Howard Augustine Ozmon Jr. (December 11, 1929 – September 6, 2014) was an American philosopher who was a professor emeritus of Virginia Commonwealth University.

Ozmon lived in Portsmouth, Virginia, and received an A.A. degree from St. Bernard College in Alabama, a B.A. from the University of Virginia Alumni 1954 in Philosophy, a Master of Arts in International and Comparative Education, and an Ed.D. in Philosophy of Education from Teachers College, Columbia University. He taught in the public schools of New York and New Jersey, and at several colleges and universities, including the University of Virginia and Virginia Commonwealth University. He was also professor and chairman of the Department of Education at Chicago State University.

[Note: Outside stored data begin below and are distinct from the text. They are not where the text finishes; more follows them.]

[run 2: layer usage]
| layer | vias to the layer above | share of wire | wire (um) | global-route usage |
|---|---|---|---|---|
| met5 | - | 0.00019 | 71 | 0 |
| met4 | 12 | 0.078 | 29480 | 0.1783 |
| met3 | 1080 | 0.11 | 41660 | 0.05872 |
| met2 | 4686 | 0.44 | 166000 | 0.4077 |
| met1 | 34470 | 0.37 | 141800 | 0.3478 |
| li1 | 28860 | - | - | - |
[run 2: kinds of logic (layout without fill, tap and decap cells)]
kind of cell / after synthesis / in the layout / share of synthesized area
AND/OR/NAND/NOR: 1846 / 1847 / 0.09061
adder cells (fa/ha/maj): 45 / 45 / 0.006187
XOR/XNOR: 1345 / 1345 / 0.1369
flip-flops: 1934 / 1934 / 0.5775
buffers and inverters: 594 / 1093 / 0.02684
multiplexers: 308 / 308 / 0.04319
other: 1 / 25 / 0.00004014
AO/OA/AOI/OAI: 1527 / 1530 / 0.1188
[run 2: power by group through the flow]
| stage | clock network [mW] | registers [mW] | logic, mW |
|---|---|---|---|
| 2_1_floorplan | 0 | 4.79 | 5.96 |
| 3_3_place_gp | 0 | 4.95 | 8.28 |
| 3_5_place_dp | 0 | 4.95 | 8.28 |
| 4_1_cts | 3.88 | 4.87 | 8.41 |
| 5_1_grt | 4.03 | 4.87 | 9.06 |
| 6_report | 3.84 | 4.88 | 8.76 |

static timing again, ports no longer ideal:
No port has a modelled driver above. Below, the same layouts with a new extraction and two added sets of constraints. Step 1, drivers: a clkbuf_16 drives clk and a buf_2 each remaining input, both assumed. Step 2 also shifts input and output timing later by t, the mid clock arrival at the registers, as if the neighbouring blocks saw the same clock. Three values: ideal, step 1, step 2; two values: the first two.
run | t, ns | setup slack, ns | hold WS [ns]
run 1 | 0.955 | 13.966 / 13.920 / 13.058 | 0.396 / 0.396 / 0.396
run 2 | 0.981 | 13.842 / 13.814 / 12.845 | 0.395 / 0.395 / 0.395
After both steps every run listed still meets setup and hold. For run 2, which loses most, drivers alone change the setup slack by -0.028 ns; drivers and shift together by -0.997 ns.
This design comes from an exercise in tuning for small area, a short achievable clock period and few clock cycles per item on the open sky130 flow, not from production work. The RTL was checked by simulation tests, not by an equivalence proof against the original design.

File: run.sh
#!/bin/bash
# synth_recipe.tcl (not shown) runs the flow's synth.tcl, then flattens the netlist and writes it again
# the make line also repeats each setting of config.mk as NAME=value (left out here)
make -C /OpenROAD-flow-scripts/flow DESIGN_CONFIG=/design/flow/config.mk WORK_HOME=/design/flow/orfs CLKGATE_MAP_FILE= SYNTH_SCRIPT=/design/flow/synth_recipe.tcl finish
File: config.mk
export PLATFORM = sky130hd
export DESIGN_NAME = rs72_dec
export DESIGN_NICKNAME = rs72_dec
export VERILOG_FILES = /design/flow/design.v
export SDC_FILE = /design/flow/constraint.sdc
export NUM_CORES = 4
export LEC_CHECK = 0
export CAP_MARGIN = 20
export CORE_MARGIN = 2
export CORE_UTILIZATION = 40
export PLACE_DENSITY = 0.6
export SLEW_MARGIN = 20
File: constraint.sdc
create_clock -name core_clock -period 32.0 [get_ports {clk}]
set_input_delay 6.4000 -clock core_clock [delete_from_list [all_inputs] [get_ports {clk}]]
set_output_delay 6.4000 -clock core_clock [all_outputs]
set_load 0.01 [all_outputs]
File: design.v
module rs72_dec (
    input             clk,
    input             rst,
    input             in_valid,
    output            in_ready,
    input      [63:0] in_data,
    output            out_valid,
    output     [63:0] out_data,
    output            out_last,
    output            out_corrected,
    output            out_uncorrectable,
    output     [1:0]  out_nerr
);
    function automatic [7:0] gf_mul(input [7:0] a, input [7:0] b);
        integer i;
        reg [7:0] p, x;
        begin
            p = 8'd0;
            x = a;
            for (i = 0; i < 8; i = i + 1) begin
                if (b[i]) p = p ^ x;
                x = {x[6:0], 1'b0} ^ (x[7] ? 8'h1D : 8'h00);
            end
            gf_mul = p;
        end
    endfunction
    function automatic [8*255-1:0] gf_alpha_table(input integer unused);
        integer i;
        reg [7:0] x;
        begin
            x = 8'd1;
            for (i = 0; i < 255; i = i + 1) begin
                gf_alpha_table[8*i +: 8] = x;
                x = {x[6:0], 1'b0} ^ (x[7] ? 8'h1D : 8'h00);
            end
        end
    endfunction
    localparam [8*255-1:0] ALPHA = gf_alpha_table(0);
    function automatic [7:0] gf_inv(input [7:0] a);
        reg [7:0] a2, a3, a6, a7, a14, a15, a30, a31, a62, a63, a126, a127;
        begin
            a2   = gf_mul(a, a);
            a3   = gf_mul(a2, a);
            a6   = gf_mul(a3, a3);
            a7   = gf_mul(a6, a);
            a14  = gf_mul(a7, a7);
            a15  = gf_mul(a14, a);
            a30  = gf_mul(a15, a15);
            a31  = gf_mul(a30, a);
            a62  = gf_mul(a31, a31);
            a63  = gf_mul(a62, a);
            a126 = gf_mul(a63, a63);
            a127 = gf_mul(a126, a);
            gf_inv = gf_mul(a127, a127);
        end
    endfunction
    localparam [2:0] S_RECV  = 3'd0,
                     S_SOLVE = 3'd1,
                     S_CHIEN = 3'd2,
                     S_VALUE = 3'd3,
                     S_SEND  = 3'd4;
    localparam [1:0] M_NONE = 2'd0,
                     M_ONE  = 2'd1,
                     M_TWO  = 2'd2,
                     M_FAIL = 2'd3;
    reg [2:0]  state;
    reg [3:0]  beat;           
    reg [63:0] dbuf [0:7];     
    reg [7:0]  syn  [0:7];     
    reg [1:0]  mode;           
    reg [7:0]  sig1, sig2;     
    reg [1:0]  nroot;          
    reg [7:0]  xl1, xl2;       
    reg [6:0]  pos1, pos2;     
    reg [7:0]  yv1, yv2;       
    reg [1:0]  nerr;
    reg        uncorr;
    wire accept = in_valid && in_ready;
    assign in_ready = (state == S_RECV);
    reg [7:0] syn_next [0:7];
    integer j, k;
    always @* begin
        for (j = 0; j < 8; j = j + 1) begin
            syn_next[j] = (beat == 4'd0) ? 8'd0 : gf_mul(syn[j], ALPHA[8*((8*j) % 255) +: 8]);
            for (k = 0; k < 8; k = k + 1)
                syn_next[j] = syn_next[j] ^ gf_mul(in_data[8*k +: 8], ALPHA[8*((j*(7-k)) % 255) +: 8]);
        end
    end
    reg [7:0] det, inv_det, inv_s0, x_one, s1_num, s2_num, s_sig1, s_sig2;
    reg       all_zero, one_ok, two_ok;
    reg [1:0] s_mode;
    always @* begin
        all_zero = 1'b1;
        for (j = 0; j < 8; j = j + 1)
            if (syn[j] != 8'd0) all_zero = 1'b0;
        det     = gf_mul(syn[0], syn[2]) ^ gf_mul(syn[1], syn[1]);
        inv_det = gf_inv(det);
        inv_s0  = gf_inv(syn[0]);
        x_one  = gf_mul(syn[1], inv_s0);
        one_ok = (syn[0] != 8'd0) && (x_one != 8'd0);
        for (j = 1; j < 7; j = j + 1)
            if (syn[j+1] != gf_mul(x_one, syn[j])) one_ok = 1'b0;
        s1_num = gf_mul(syn[1], syn[2]) ^ gf_mul(syn[0], syn[3]);
        s2_num = gf_mul(syn[1], syn[3]) ^ gf_mul(syn[2], syn[2]);
        s_sig1 = gf_mul(s1_num, inv_det);
        s_sig2 = gf_mul(s2_num, inv_det);
        two_ok = 1'b1;
        for (j = 2; j < 6; j = j + 1)
            if ((syn[j+2] ^ gf_mul(s_sig1, syn[j+1]) ^ gf_mul(s_sig2, syn[j])) != 8'd0)
                two_ok = 1'b0;
        if (all_zero)
            s_mode = M_NONE;
        else if (det == 8'd0)
            s_mode = one_ok ? M_ONE : M_FAIL;
        else
            s_mode = two_ok ? M_TWO : M_FAIL;
    end
    reg [7:0] ch_a   [0:7];
    reg [6:0] ch_pos [0:7];
    reg [7:0] ch_root;
    always @* begin
        for (k = 0; k < 8; k = k + 1) begin
            ch_pos[k] = {beat[2:0] , 3'd0} + k;
            if (beat == 4'd8) ch_pos[k] = 7'd64 + k;
            ch_a[k] = 8'd0;
            for (j = 0; j < 9; j = j + 1)
                if (beat == j) ch_a[k] = ALPHA[8*(71 - (8*j + k)) +: 8];
            case (mode)
                M_ONE:   ch_root[k] = (ch_a[k] == sig1);
                M_TWO:   ch_root[k] = ((gf_mul(ch_a[k], ch_a[k]) ^ gf_mul(sig1, ch_a[k]) ^ sig2) == 8'd0);
                default: ch_root[k] = 1'b0;
            endcase
        end
    end
    reg [7:0] v_y1;
    always @* begin
        if (mode == M_TWO)
            v_y1 = gf_mul(syn[1] ^ gf_mul(syn[0], xl2), gf_inv(xl1 ^ xl2));
        else
            v_y1 = syn[0];
    end
    reg [1:0] c_nroot;
    reg [7:0] c_xl1, c_xl2;
    reg [6:0] c_pos1, c_pos2;
    always @* begin
        c_nroot = nroot;
        c_xl1   = xl1;
        c_xl2   = xl2;
        c_pos1  = pos1;
        c_pos2  = pos2;
        for (k = 0; k < 8; k = k + 1) begin
            if (ch_root[k]) begin
                if (c_nroot == 2'd0) begin
                    c_xl1  = ch_a[k];
                    c_pos1 = ch_pos[k];
                end else begin
                    c_xl2  = ch_a[k];
                    c_pos2 = ch_pos[k];
                end
                if (c_nroot != 2'd3) c_nroot = c_nroot + 2'd1;
            end
        end
    end
    always @(posedge clk) begin
        if (rst) begin
            state  <= S_RECV;
            beat   <= 4'd0;
            nerr   <= 2'd0;
            uncorr <= 1'b0;
        end else begin
            case (state)
                S_RECV: if (accept) begin
                    for (j = 0; j < 8; j = j + 1)
                        syn[j] <= syn_next[j];
                    if (beat != 4'd8)
                        dbuf[beat[2:0]] <= in_data;
                    if (beat == 4'd8) begin
                        beat  <= 4'd0;
                        state <= S_SOLVE;
                    end else begin
                        beat <= beat + 4'd1;
                    end
                end
                S_SOLVE: begin
                    mode  <= s_mode;
                    sig1  <= (s_mode == M_ONE) ? x_one : s_sig1;
                    sig2  <= s_sig2;
                    nroot <= 2'd0;
                    beat  <= 4'd0;
                    state <= S_CHIEN;
                end
                S_CHIEN: begin
                    nroot <= c_nroot;
                    xl1   <= c_xl1;
                    xl2   <= c_xl2;
                    pos1  <= c_pos1;
                    pos2  <= c_pos2;
                    if (beat == 4'd8) begin
                        beat  <= 4'd0;
                        state <= S_VALUE;
                    end else begin
                        beat <= beat + 4'd1;
                    end
                end
                S_VALUE: begin
                    yv1 <= v_y1;
                    yv2 <= v_y1 ^ syn[0];
                    case (mode)
                        M_NONE: begin nerr <= 2'd0; uncorr <= 1'b0; end
                        M_ONE:  begin
                            nerr   <= (nroot == 2'd1) ? 2'd1 : 2'd0;
                            uncorr <= (nroot != 2'd1);
                        end
                        M_TWO:  begin
                            nerr   <= (nroot == 2'd2) ? 2'd2 : 2'd0;
                            uncorr <= (nroot != 2'd2);
                        end
                        default: begin nerr <= 2'd0; uncorr <= 1'b1; end
                    endcase
                    beat  <= 4'd0;
                    state <= S_SEND;
                end
                S_SEND: begin
                    if (beat == 4'd7) begin
                        beat  <= 4'd0;
                        state <= S_RECV;
                    end else begin
                        beat <= beat + 4'd1;
                    end
                end
                default: state <= S_RECV;
            endcase
        end
    end
    reg [63:0] fix;
    reg [6:0]  opos;
    always @* begin
        for (k = 0; k < 8; k = k + 1) begin
            opos = {beat[2:0], 3'd0} + k;
            fix[8*k +: 8] = dbuf[beat[2:0]][8*k +: 8];
            if (nerr != 2'd0 && opos == pos1) fix[8*k +: 8] = fix[8*k +: 8] ^ yv1;
            if (nerr == 2'd2 && opos == pos2) fix[8*k +: 8] = fix[8*k +: 8] ^ yv2;
        end
    end
    assign out_valid         = (state == S_SEND);
    assign out_data          = fix;
    assign out_last          = (state == S_SEND) && (beat == 4'd7);
    assign out_corrected     = (nerr != 2'd0);
    assign out_uncorrectable = uncorr;
    assign out_nerr          = nerr;
endmodule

Ozmon was the author of many books and articles dealing with philosophy and education, including the eighth edition of Philosophical Foundations of Education re-published by Merrill Prentice-Hall (2008 & 2012). He is also a writer of novels, short stories, plays, and books for children including the following:

- Challenging Ideas in Education
- Dialogue in the Philosophy of Education (The Coordinated Teacher Preparation Series)
- Utopias and Education, Tall Enterprises, 1980
- Twelve Great Philosophers (The Wonderful World of Children's Books)
- Contemporary Critics of Education
- Challenging Ideas in Education

Howard lived in Naples, Florida. He died there on September 6, 2014, at the age of 84.